Optional arguments. For method = "Gibbs" an additional argument
seedwords can be specified as a matrix or an object of class
"simple_triplet_matrix"; the default is NULL.

My questions:

  • Do I understand correctly that topicmodels allows me to do a seeded LDA comparable to the guidedlda package in Python?
  • How exactly does it work, how does the code look like here? Do I simply input another argument "seedwords" into LDA() with a matrix containing two columns (word and weight)?

Best Answer

An author of the topicmodels package was so friendly to provide a sample code which explains how to do it:

library("topicmodels")
data("AssociatedPress", package = "topicmodels")

## We fit 6 topics.
## We specify five seed words for five topics, the sixth topic has no
## seed words.
library("slam")
set.seed(123)
i <- rep(1:5, each = 5)
j <- sample(1:ncol(AssociatedPress), 25)
SeedWeight <- 500 - 0.1
deltaS <- simple_triplet_matrix(i, j, v = rep(SeedWeight, 25),
                                nrow = 6, ncol = ncol(AssociatedPress))
set.seed(1000)
ldaS <- LDA(AssociatedPress, k = 6, method = "Gibbs", seedwords = deltaS, 
            control = list(alpha = 0.1, best = TRUE,
                           verbose = 500, burnin = 500, iter = 100, thin = 100, prefix = character()))

apply(deltaS, 1, function(x) which(x == SeedWeight))
apply(posterior(ldaS)$terms, 1, function(x) order(x, decreasing = TRUE)[1:5])

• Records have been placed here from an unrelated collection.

$ cat src/sv/fcl_ram.sv
// ---------------------------------------------------------------------------
// fcl_ram
// Simple dual-port synchronous RAM, one write and one registered read port.
// ---------------------------------------------------------------------------
module fcl_ram #(
  parameter int DEPTH = 64,
  parameter int WIDTH = 16,
  parameter int AW    = 6
) (
  input  logic             clk,
  input  logic             we,
  input  logic [AW-1:0]    waddr,
  input  logic [WIDTH-1:0] wdata,
  input  logic [AW-1:0]    raddr,
  output logic [WIDTH-1:0] rdata
);

  logic [WIDTH-1:0] mem [DEPTH];

  // A read of the address being written returns the old word.
  always_ff @(posedge clk) begin
    if (we) begin
      mem[waddr] <= wdata;
    end
    rdata <= mem[raddr];
  end

endmodule
`src/rtl/core/uvts_pkg.sv`:
```
// ============================================================================
// uvts_pkg - shared types and constants of the UUID v1 text scanner
// Byte classes, per-offset expectations and position counter sizing.
// ============================================================================
package uvts_pkg;

    // Window and pattern geometry
    localparam int unsigned WIN_LEN    = 35;
    localparam int unsigned PAT_LEN    = WIN_LEN + 1;
    localparam int unsigned DASH_OFS_A = 8;
    localparam int unsigned DASH_OFS_B = 13;
    localparam int unsigned DASH_OFS_C = 18;
    localparam int unsigned DASH_OFS_D = 23;
    localparam int unsigned ONE_OFS    = 14;

    // Position counter saturates here; its width follows from it
    localparam longint unsigned MAX_OFFSET = 64'd65535;
    localparam int unsigned     POS_W      = $clog2(MAX_OFFSET + 64'd1);
    localparam int unsigned     OFS_W      = 16;

    // Characters of interest
    localparam logic [7:0] CH_ZERO  = 8'h30;
    localparam logic [7:0] CH_ONE   = 8'h31;
    localparam logic [7:0] CH_NINE  = 8'h39;
    localparam logic [7:0] CH_LOW_A = 8'h61;
    localparam logic [7:0] CH_LOW_F = 8'h66;
    localparam logic [7:0] CH_DASH  = 8'h2D;

    // Two-bit class of one byte
    typedef enum logic [1:0] {
        CLS_OTHER = 2'd0,
        CLS_HEX   = 2'd1,
        CLS_DASH  = 2'd2,
        CLS_ONE   = 2'd3
    } t_cls;

    // What a pattern offset requires
    typedef enum logic [1:0] {
        EXP_HEX  = 2'd0,
        EXP_DASH = 2'd1,
        EXP_ONE  = 2'd2
    } t_exp;

    // Reduce one byte to its class
    function automatic t_cls classify(input logic [7:0] b);
        t_cls c;
        if (b == CH_ONE) begin
            c = CLS_ONE;
        end else if (b inside {[CH_ZERO:CH_NINE], [CH_LOW_A:CH_LOW_F]}) begin
            c = CLS_HEX;
        end else if (b == CH_DASH) begin
            c = CLS_DASH;
        end else begin
            c = CLS_OTHER;
        end
        return c;
    endfunction

    // Requirement at a pattern offset, oldest byte at offset 0
    function automatic t_exp expect_at(input int unsigned k);
        t_exp e;
        if (k == DASH_OFS_A || k == DASH_OFS_B || k == DASH_OFS_C || k == DASH_OFS_D) begin
            e = EXP_DASH;
        end else if (k == ONE_OFS) begin
            e = EXP_ONE;
        end else begin
            e = EXP_HEX;
        end
        return e;
    endfunction

    // Check a class against a requirement
    function automatic logic class_ok(input t_cls c, input t_exp e);
        logic ok;
        case (e)
            EXP_DASH: ok = (c == CLS_DASH);
            EXP_ONE:  ok = (c == CLS_ONE);
            EXP_HEX:  ok = (c == CLS_HEX) || (c == CLS_ONE);
            default:  ok = 1'b0;
        endcase
        return ok;
    endfunction

endpackage

```
`src/rtl/core/uvts_in_if.sv`:
```
// ============================================================================
// uvts_in_if - byte channel into the scanner
// Valid/ready handshake carrying one text byte and its end-of-string flag.
// ============================================================================
interface uvts_in_if;
    logic       valid;
    logic       ready;
    logic [7:0] char_byte;
    logic       last_byte;

    modport source (output valid, output char_byte, output last_byte, input ready);
    modport sink   (input valid, input char_byte, input last_byte, output ready);
endinterface

```
`src/rtl/core/uvts_out_if.sv`:
```
// ============================================================================
// uvts_out_if - result channel out of the scanner
// Valid/ready handshake carrying the found flag and the start offset.
// ============================================================================
interface uvts_out_if;
    logic        valid;
    logic        ready;
    logic        found;
    logic [15:0] start_offset;

    modport source (output valid, output found, output start_offset, input ready);
    modport sink   (input valid, input found, input start_offset, output ready);
endinterface

```
`src/rtl/core/uvts_cell.sv`:
```
// ============================================================================
// uvts_cell - one slot of the class window
// Holds the class of one past byte, passes it to the older neighbor on each
// shift and reports whether it meets the requirement of its pattern offset.
// ============================================================================
module uvts_cell
    import uvts_pkg::*;
(
    input  logic i_clk,
    input  logic i_rst_n,
    input  logic i_shift,
    input  logic i_clear,
    input  t_cls i_cls,
    input  t_exp i_exp,
    output t_cls o_cls,
    output logic o_ok
);

    t_cls r_cls;

    // Load from the newer neighbor; clear at end of string
    always_ff @(posedge i_clk) begin
        if (!i_rst_n || i_clear) begin
            r_cls <= CLS_OTHER;
        end else if (i_shift) begin
            r_cls <= i_cls;
        end
    end

    assign o_cls = r_cls;
    assign o_ok  = class_ok(r_cls, i_exp);

endmodule

```
`src/rtl/core/uuid_v1_text_scanner_top.sv`:
```
// ============================================================================
// uuid_v1_text_scanner_top - streaming finder of version-1 UUID text
// Shifts byte classes through a row of cells and checks all 36 offsets of
// the 8-4-4-4-12 layout in parallel; reports the first match or end of string.
// ============================================================================
//
//  channel | dir | payload                    | note
//  --------+-----+----------------------------+------------------------------
//  i_in    | in  | char_byte[7:0], last_byte  | one text byte per item
//  o_out   | out | found, start_offset[15:0]  | at most one item per string
//
//  One byte is taken per cycle; a result goes into the output register, or
//  into the skid register while the output register holds one. The window
//  check over the cell row is combinational, so the row sets the rate.
//  A skid register behind the output register keeps input flowing while a
//  result waits; input stalls only when both hold a result.
//  Reset clears the window to class other, the position and the found latch.
//
module uuid_v1_text_scanner_top
    import uvts_pkg::*;
(
    input logic        i_clk,
    input logic        i_rst_n,
    uvts_in_if.sink    i_in,
    uvts_out_if.source o_out
);

    logic                     accept;
    logic                     shift;
    logic                     clear;
    t_cls                     cls_chain [PAT_LEN];
    logic [PAT_LEN-1:0]       ok_vec;
    logic                     match;
    logic                     new_v;
    logic [OFS_W-1:0]         new_ofs;
    logic [POS_W-1:0]         start_pos;

    logic                     r_latched;
    logic                     n_latched;
    logic [POS_W-1:0]         r_pos;
    logic [POS_W-1:0]         n_pos;

    logic                     r_out_v;
    logic                     r_out_found;
    logic [OFS_W-1:0]         r_out_ofs;
    logic                     r_skid_v;
    logic                     r_skid_found;
    logic [OFS_W-1:0]         r_skid_ofs;

    // Input handshake
    assign i_in.ready = !r_skid_v;
    assign accept     = i_in.valid && i_in.ready;
    assign shift      = accept && !r_latched;
    assign clear      = accept && i_in.last_byte;

    // Newest class enters at the top of the chain
    assign cls_chain[WIN_LEN] = classify(i_in.char_byte);
    assign ok_vec[WIN_LEN]    = class_ok(cls_chain[WIN_LEN], expect_at(WIN_LEN));

    // Row of window cells, oldest at index 0
    for (genvar k = 0; k < WIN_LEN; k++) begin : g_cell
        uvts_cell u_cell (
            .i_clk   (i_clk),
            .i_rst_n (i_rst_n),
            .i_shift (shift),
            .i_clear (clear),
            .i_cls   (cls_chain[k+1]),
            .i_exp   (expect_at(k)),
            .o_cls   (cls_chain[k]),
            .o_ok    (ok_vec[k])
        );
    end

    assign match = &ok_vec;

    // Start offset of the run that ends with this byte
    assign start_pos = (r_pos >= POS_W'(WIN_LEN)) ? (r_pos - POS_W'(WIN_LEN)) : '0;
    assign new_ofs   = match ? OFS_W'(start_pos) : '0;
    assign new_v     = accept && !r_latched && (match || i_in.last_byte);

    // Next position and found latch
    always_comb begin
        n_pos     = r_pos;
        n_latched = r_latched;
        if (clear) begin
            n_pos     = '0;
            n_latched = 1'b0;
        end else if (shift) begin
            if (64'(r_pos) < MAX_OFFSET) begin
                n_pos = r_pos + POS_W'(1);
            end
            if (match) begin
                n_latched = 1'b1;
            end
        end
    end

    always_ff @(posedge i_clk) begin
        if (!i_rst_n) begin
            r_pos     <= '0;
            r_latched <= 1'b0;
        end else begin
            r_pos     <= n_pos;
            r_latched <= n_latched;
        end
    end

    // Output register with skid stage
    always_ff @(posedge i_clk) begin
        if (!i_rst_n) begin
            r_out_v  <= 1'b0;
            r_skid_v <= 1'b0;
        end else if (!r_out_v || o_out.ready) begin
            if (r_skid_v) begin
                r_out_v  <= 1'b1;
                r_skid_v <= new_v;
            end else begin
                r_out_v  <= new_v;
            end
        end else if (new_v) begin
            r_skid_v <= 1'b1;
        end
    end

    // Payload moves without reset
    always_ff @(posedge i_clk) begin
        if (!r_out_v || o_out.ready) begin
            if (r_skid_v) begin
                r_out_found  <= r_skid_found;
                r_out_ofs    <= r_skid_ofs;
                r_skid_found <= match;
                r_skid_ofs   <= new_ofs;
            end else begin
                r_out_found  <= match;
                r_out_ofs    <= new_ofs;
            end
        end else if (new_v) begin
            r_skid_found <= match;
            r_skid_ofs   <= new_ofs;
        end
    end

    assign o_out.valid        = r_out_v;
    assign o_out.found        = r_out_found;
    assign o_out.start_offset = r_out_ofs;

endmodule

```
`src/flat_wrapper.sv`:
```
// flat-port wrapper written by rule: the top's interface ports become plain ports
module uuid_v1_text_scanner_top_flat import uvts_pkg::*;
  (i_clk, i_rst_n, i_in_valid, i_in_char_byte, i_in_last_byte, i_in_ready, o_out_valid, o_out_found, o_out_start_offset, o_out_ready);
  uvts_in_if i_in_i ();
  uvts_out_if o_out_i ();
  input logic i_clk;
  input logic i_rst_n;
  input wire logic [$bits(i_in_i.valid)-1:0] i_in_valid;
  input wire logic [$bits(i_in_i.char_byte)-1:0] i_in_char_byte;
  input wire logic [$bits(i_in_i.last_byte)-1:0] i_in_last_byte;
  output wire logic [$bits(i_in_i.ready)-1:0] i_in_ready;
  output wire logic [$bits(o_out_i.valid)-1:0] o_out_valid;
  output wire logic [$bits(o_out_i.found)-1:0] o_out_found;
  output wire logic [$bits(o_out_i.start_offset)-1:0] o_out_start_offset;
  input wire logic [$bits(o_out_i.ready)-1:0] o_out_ready;
  assign i_in_i.valid = i_in_valid;
  assign i_in_i.char_byte = i_in_char_byte;
  assign i_in_i.last_byte = i_in_last_byte;
  assign i_in_ready = i_in_i.ready;
  assign o_out_valid = o_out_i.valid;
  assign o_out_found = o_out_i.found;
  assign o_out_start_offset = o_out_i.start_offset;
  assign o_out_i.ready = o_out_ready;
  uuid_v1_text_scanner_top u_core (.i_clk(i_clk), .i_rst_n(i_rst_n), .i_in(i_in_i), .o_out(o_out_i));
endmodule
```
$ cat src/design/mcbp_pkg.sv
package mcbp_pkg;

	// Default sizes
	localparam int DEF_BUFFER_BYTES = 256;
	localparam int DEF_PIPE_COUNT   = 8;

	// Slots reachable through the 3-bit pipe index
	localparam int ADDRESSABLE = 8;

	// Operation codes
	localparam logic [2:0] FN_ALLOC    = 3'd0;
	localparam logic [2:0] FN_CLOSE_RD = 3'd1;
	localparam logic [2:0] FN_CLOSE_WR = 3'd2;
	localparam logic [2:0] FN_READ     = 3'd3;
	localparam logic [2:0] FN_WRITE    = 3'd4;

	// Result status codes
	localparam logic [2:0] ST_OK     = 3'd0;
	localparam logic [2:0] ST_EOF    = 3'd1;
	localparam logic [2:0] ST_BLOCK  = 3'd2;
	localparam logic [2:0] ST_BROKEN = 3'd3;
	localparam logic [2:0] ST_NOSLOT = 3'd4;
	localparam logic [2:0] ST_DONE   = 3'd5;

	// Controller states
	typedef enum logic [1:0] {
		S_IDLE,
		S_EXEC,
		S_RDWAIT,
		S_RESP
	} state_t;

	// Controller to datapath commands
	typedef struct packed {
		logic take;     // register the incoming word
		logic exec;     // carry out the operation
		logic capture;  // latch the byte read from the store
		logic load;     // move the result to the output register
	} ctl_cmd_t;

	// Datapath to controller status
	typedef struct packed {
		logic pop;       // operation reads the byte store
		logic out_busy;  // output register full and stalled
	} ctl_sts_t;

endpackage
--- config.mk ---
export PLATFORM = sky130hd
export DESIGN_NAME = qrm_div_step
export DESIGN_NICKNAME = d
export VERILOG_FILES = /design/src/sv/qrm_pkg.sv /design/src/sv/qrm_div_step.sv
export SDC_FILE = /design/constraint.sdc
export NUM_CORES = 1
export LEC_CHECK = 0
export ABC_AREA = 1
export BUFFER_PORTS_ARGS = -buffer_cell sky130_fd_sc_hd__clkbuf_2
export CAP_MARGIN = 40
export CORE_AREA = 2 2 377 379
export DETAILED_ROUTE_END_ITERATION = 10
export DIE_AREA = 0 0 379 381
export PLACE_DENSITY_LB_ADDON = 0.15
export SYNTH_ARGS = -nofsm -noshare
export SYNTH_HDL_FRONTEND = slang
export SYNTH_SLANG_ARGS = --single-unit
--- constraint.sdc ---
create_clock -name clk -period 27 [get_ports clk]
set_input_delay 5.4 -clock clk [delete_from_list [all_inputs] [get_ports clk]]
set_output_delay 5.4 -clock clk [all_outputs]
set_load 0.01 [all_outputs]
## src/sv/qrm_pkg.sv

```systemverilog
// qrm_pkg: shared types, constants and a helper function for the quaternion to rotation matrix block
// no dependencies; imported by the pipeline modules

package qrm_pkg;

    localparam int unsigned NUM_ENTRIES = 9;

    // matrix entry positions, row major
    localparam int unsigned IDX_R0C0 = 0;
    localparam int unsigned IDX_R0C1 = 1;
    localparam int unsigned IDX_R0C2 = 2;
    localparam int unsigned IDX_R1C0 = 3;
    localparam int unsigned IDX_R1C1 = 4;
    localparam int unsigned IDX_R1C2 = 5;
    localparam int unsigned IDX_R2C0 = 6;
    localparam int unsigned IDX_R2C1 = 7;
    localparam int unsigned IDX_R2C2 = 8;

    // per stage control that travels with the data
    typedef struct packed {
        logic valid;
        logic zero;
    } qrm_ctl_t;

    function automatic logic is_diag(input int unsigned idx);
        return (idx == IDX_R0C0) || (idx == IDX_R1C1) || (idx == IDX_R2C2);
    endfunction

endpackage

```

## src/sv/qrm_finish.sv

```systemverilog
// qrm_finish: rounding, sign, saturation and identity override, two register stages
// depends on qrm_pkg

module qrm_finish
    import qrm_pkg::*;
#(
    parameter int DATA_WIDTH = 16,
    parameter int FRAC_BITS  = 14
)
(
    input  logic                                     clk,
    input  logic                                     rst_n,
    input  qrm_ctl_t                                 up_ctl,
    output logic                                     up_ready,
    input  logic [NUM_ENTRIES-1:0][FRAC_BITS+1:0]    up_quo,
    input  logic [NUM_ENTRIES-1:0]                   up_sgn,
    output qrm_ctl_t                                 dn_ctl,
    input  logic                                     dn_ready,
    output logic [NUM_ENTRIES-1:0][DATA_WIDTH-1:0]   dn_ent
);

    localparam int QW = FRAC_BITS + 2;
    localparam int RW = FRAC_BITS + 1;
    localparam int CW = ((RW > DATA_WIDTH) ? RW : DATA_WIDTH) + 1;

    localparam logic [CW-1:0] MAX_POS =
        {{(CW - DATA_WIDTH + 1){1'b0}}, {(DATA_WIDTH - 1){1'b1}}};
    localparam logic [CW-1:0] MIN_MAG = MAX_POS + CW'(1);
    localparam logic [CW-1:0] ONE_EXT = CW'(1) << FRAC_BITS;
    localparam logic [DATA_WIDTH-1:0] ONE =
        (ONE_EXT > MAX_POS) ? MAX_POS[DATA_WIDTH-1:0] : ONE_EXT[DATA_WIDTH-1:0];
    localparam logic [DATA_WIDTH-1:0] MIN_VAL = {1'b1, {(DATA_WIDTH - 1){1'b0}}};

    logic                                    en_a, en_b;
    qrm_ctl_t                                ctl_a_reg, ctl_b_reg;
    logic [NUM_ENTRIES-1:0][QW-1:0]          q_inc;
    logic [NUM_ENTRIES-1:0][RW-1:0]          mag_next, mag_reg;
    logic [NUM_ENTRIES-1:0]                  sgn_reg;
    logic [NUM_ENTRIES-1:0][CW-1:0]          qx;
    logic [NUM_ENTRIES-1:0][CW-1:0]          negq;
    logic [NUM_ENTRIES-1:0][DATA_WIDTH-1:0]  pos_sat, neg_sat;
    logic [NUM_ENTRIES-1:0][DATA_WIDTH-1:0]  ent_next, ent_reg;

    assign en_b     = !ctl_b_reg.valid || dn_ready;
    assign en_a     = !ctl_a_reg.valid || en_b;
    assign up_ready = en_a;

    // round half away from zero on the magnitude
    always_comb
    begin
        for (int k = 0; k < NUM_ENTRIES; k++)
        begin
            q_inc[k]    = up_quo[k] + QW'(1);
            mag_next[k] = q_inc[k][QW-1:1];
        end
    end

    always_comb
    begin
        for (int k = 0; k < NUM_ENTRIES; k++)
        begin
            qx[k]      = CW'(mag_reg[k]);
            negq[k]    = CW'(0) - qx[k];
            pos_sat[k] = (qx[k] > MAX_POS) ? MAX_POS[DATA_WIDTH-1:0] : qx[k][DATA_WIDTH-1:0];
            neg_sat[k] = (qx[k] > MIN_MAG) ? MIN_VAL : negq[k][DATA_WIDTH-1:0];
            if (ctl_a_reg.zero)
            begin
                ent_next[k] = is_diag(k) ? ONE : '0;
            end
            else
            begin
                ent_next[k] = sgn_reg[k] ? neg_sat[k] : pos_sat[k];
            end
        end
    end

    always_ff @(posedge clk or negedge rst_n)
    begin
        if (!rst_n)
        begin
            ctl_a_reg <= '0;
            ctl_b_reg <= '0;
        end
        else
        begin
            if (en_a)
            begin
                ctl_a_reg <= up_ctl;
            end
            if (en_b)
            begin
                ctl_b_reg <= ctl_a_reg;
            end
        end
    end

    always_ff @(posedge clk)
    begin
        if (en_a)
        begin
            mag_reg <= mag_next;
            sgn_reg <= up_sgn;
        end
        if (en_b)
        begin
            ent_reg <= ent_next;
        end
    end

    assign dn_ctl = ctl_b_reg;
    assign dn_ent = ent_reg;

endmodule

```

## config.mk

```make
export PLATFORM = sky130hd
export DESIGN_NAME = qrm_finish
export DESIGN_NICKNAME = d
export VERILOG_FILES = /design/src/sv/qrm_pkg.sv /design/src/sv/qrm_finish.sv
export SDC_FILE = /design/constraint.sdc
export NUM_CORES = 1
export LEC_CHECK = 0
export BUFFER_PORTS_ARGS = -buffer_cell sky130_fd_sc_hd__buf_2
export CORE_ASPECT_RATIO = 1.25
export CORE_UTILIZATION = 55
export DETAILED_ROUTE_END_ITERATION = 16
export HOLD_SLACK_MARGIN = 0.15
export PLACE_DENSITY_LB_ADDON = 0.05
export REMOVE_ABC_BUFFERS = 1
export SYNTH_ARGS = -nofsm -noshare
export SYNTH_HDL_FRONTEND = slang
export SYNTH_SLANG_ARGS = --single-unit
```

## constraint.sdc

```tcl
create_clock -name clk -period 10.29 [get_ports clk]
set_input_delay 1.029 -clock clk [delete_from_list [all_inputs] [get_ports clk]]
set_output_delay 1.029 -clock clk [all_outputs]
set_load 0.05 [all_outputs]
```

==> flow_summary.toml <==
[outcome]
status = "finished, final reports clean"

[route]
drt-initial-drc-count = 307
wl_per_cell_um = 15.1
drt_pass1_iterations = 4
via_per_inst = 5.35
drc = 0
drt_wl_total_um = 28100
ant_nets = 0
vias = 9993

[die]
fp.dieW_um = 148
io_pins = 305
rows = 66
die_area_mm2 = 0.0273
core-area_mm2 = 0.0261
dieHeight_um = 184
start_util_pct = 56.1

[yosys]
synth_mux_area_share_pct = 1.22
synth_xor_area_share_pct = 13.5
yosysWarnings = 0
synth_edf_count = 288
seq_area_frac_synth_pct = 59.7
syn_avg_cell_area_um2 = 12.1
synthAdderAreaFrac_pct = 1.54
yosys.area_share.simple_pct = 15.9
synth_top_area_share_pct = 59.0
synthTopCellsByArea = "edfxtp_1 59%, xor2_1 7.1%, xnor2_1 6.3%"
synth-main-ff-cell = "edfxtp_1"
synth_area_leader_cell = "edfxtp_1"
ys_types = 44
yosysMostFrequentCell = "edfxtp_1"
synth_compound_area_share_pct = 6.20
synth_seq_cells = 292
synth_cells = 1207
synth_top_family_by_area = "simple AND/OR/NAND/NOR gates"
syn_area_mm2 = 0.0147
yosys-top-cells-count = "288 x edfxtp_1, 157 x nor2_1, 119 x xor2_1, 106 x xnor2_1, 56 x nand3_1"
async_reset_ff_share_pct = 1.37

[finish]
final_area_mm2 = 0.0175
drive_above_1_share_pct = 24.9
largest_register_ff_count = 144
syn_to_final_growth_pct = 19.4
layout.nets = 1680

[power_and_ir_drop]
p_leak_uw = 0.00690
ir_drop_v = 0.000161
p_per_area_mw_per_mm2 = 189

[critical_path]
critPathMaxFanout = 49
start_kind = "primary input"
rr_worst_depth = 4
r2r_start = "ctl_a_reg[0]"
cp-end-kind = "output pin"
cp.arrival_ns = 2.43
reg2reg_to = "dn_ent[61]"
regToRegSetupSlack_ns = 7.87
crit_type = "primary input to output pin"
critical_path_required_ns = 9.26

[clock_tree]
clockBufferDepth = 3
clk_latency_ns = 0.54
ctsHtreeMaxLevel = 1
clk_pin_slew_ns = 0.06
cts_resized = 0
cts_setup_buffers = 0
postCtsHoldBufs = 0
cts_made_buffers = 29
cts_tree = "done"
cts.sinks = 292
root_buffer = "clkbuf_16"

[sta]
fin_setup_tns_ns = 0
hold_ws_ns = 0.286
timing.final.crit_share_pct = 33.6
skew_ns = 0.00852
worstMarginPinSlew_ns = 0.839
slew_viol_final = 0
period_minus_slack_ns = 3.46
setup-violations-final = 0
hold_violations = 0
rsz0062_at_grt = "false"
fmax_ghz = 0.289
slew_headroom_pct = 44.1

[placed_design]
portBuffers = 304
dpl.hpwl_um = 21500
dpl_cell_area_mm2 = 0.0165
gp_congestion = 0.925

[global_routing]
grt.overflow.total = 0
grt_pass1_vias = 9369
met3_usage_pct = 3.94
grt_pass1_wl_um = 44500
grt_use_met2_pct = 35.8
use_met1_pct = 25.1
track_usage_pct = 20.6
antenna_found_initial = 7
grt.busiest_layer = "met2"
grt_max_degree = 100

[min_path]
hold_path.class = "primary input to asynchronous set/reset pin"

[job]
drv_cap = 0
## how the worst max path moves through the flow
stage               startpoint  endpoint  depth (start not counted)
floorplan             dn_ready  up_ready                          2
global placement      dn_ready  up_ready                          4
detailed placement    dn_ready  up_ready                          4
CTS                   dn_ready  up_ready                          4
global route          dn_ready  up_ready                          4
finish                dn_ready  up_ready                          4
## power breakdown
group	total [uW]	internal (uW)	leakage, uW	switching [uW]
Combinational	665	182	0.00339	483
Clock	1090	665	0.000485	422
Sequential	1560	1480	0.00302	84.6
Total	3310	2330	0.00690	989
## placed cells by master (no fill, tap or decap), types with 11 or more instances in the layout
master and count:
buf_2 304, edfxtp_1 288, nor2_1 157, xor2_1 119, xnor2_1 106, nand3_1 56
nand2_1 38, o41ai_1 36, or3_1 35, nand4_1 32, inv_1 32, o31ai_1 31
clkbuf_16 29, and3_1 25, o21ai_0 24, nor4_1 18, a21oi_1 18, ha_1 18
nor3_1 17, or4_1 15, or2_2 12, and4_1 11
## metal layers
metal | vias to the layer above | share of wire, %
met3 | 77 | 7.5
met1 | 4526 | 40
li1 | 5086 | -
met2 | 296 | 49
met5 | - | 0.14
met4 | 8 | 3.7
## worst max-delay path, stage by stage
cell and delay (ns):
buf_2 0.10, nor2b_1 0.42, nand2_4 0.46, buf_2 0.38
## per-stage QoR
| step | util (%) | total power [uW] | std cells | setup WS (ns) |
|---|---|---|---|---|
| floorplan | - | 2070 | 1164 | 4.81 |
| global placement | 63.2 | 2240 | 1813 | 6.84 |
| detailed placement | 63.2 | 2260 | 1813 | 6.83 |
| CTS | 67.0 | 3340 | 1864 | 6.82 |
| global route | 67.0 | 3450 | 1866 | 6.75 |
| finish | 67.0 | 3310 | 1868 | 6.83 |
## area by class of cell
class	count	area, um2
Fill cell	2023	8600
Clock buffer	33	741
Multi-Input combinational cell	838	5620
Tap cell	340	425
Timing Repair Buffer	309	1560
Inverter	34	133
Sequential cell	292	8750
Antenna cell	4	10.0
Clock inverter	18	250
## cells by family after synthesis
| logic type | Yosys count |
|---|---|
| buffers and inverters | 77 |
| xor gates and xnor gates | 225 |
| muxes | 17 |
| AOI/OAI and AO/OA | 126 |
| DFF | 292 |
| and+or+nand+nor | 452 |
| adders and majority gates | 18 |
(Power assumes the default switching activity.)
**config.mk**
```make
export PLATFORM = sky130hd
export DESIGN_NAME = nssa_cell
export DESIGN_NICKNAME = d
export VERILOG_FILES = /design/src/rtl/core/nssa_pkg.sv /design/src/rtl/core/nssa_cell.sv
export SDC_FILE = /design/constraint.sdc
export NUM_CORES = 2
export LEC_CHECK = 0
export BUFFER_PORTS_ARGS = -buffer_cell sky130_fd_sc_hd__buf_2
export CAP_MARGIN = 5
export CORE_ASPECT_RATIO = 2
export CORE_MARGIN = 10
export CORE_UTILIZATION = 42
export DETAILED_ROUTE_END_ITERATION = 16
export GPL_TIMING_DRIVEN = 1
export PLACE_DENSITY = 0.56
export SETUP_SLACK_MARGIN = 0.4
export SLEW_MARGIN = 20
export SYNTH_ARGS = -nofsm -noshare
export SYNTH_HDL_FRONTEND = slang
export SYNTH_SLANG_ARGS = --single-unit
```
**constraint.sdc**
```tcl
create_clock -name clk -period 17.45 [get_ports clk]
set_input_delay 3.49 -clock clk [delete_from_list [all_inputs] [get_ports clk]]
set_output_delay 3.49 -clock clk [all_outputs]
set_load 0.01 [all_outputs]
```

EDIT: The variable j determines the seed words by column number of the simple tripled matrix. In order to feed in your own words, you could do the following:

data <- tidy_text %>%
  cast_dtm(paragraph, word, n) # Document term matrix

i <- rep(1:5, each = 2) # Number of topics, number of "seeded" words per topic

seedWords <- c("service", "health",
               "sustainability", "energy", 
               "dialogue", "stakeholder", 
               "car", "mobility", 
               "test", "drive")

# Find the position of your seed words in your DTM
j <- NULL
for (z in seq_along(seedWords)) { # This loop surely can be made more elegant
  j[z] <- which(data$dimnames$Terms %in% seedWords[z]) 
# the final triplet matrix is not allowed to have NAs; thus, make sure 
# first that your seed words actually appear in the DTM
}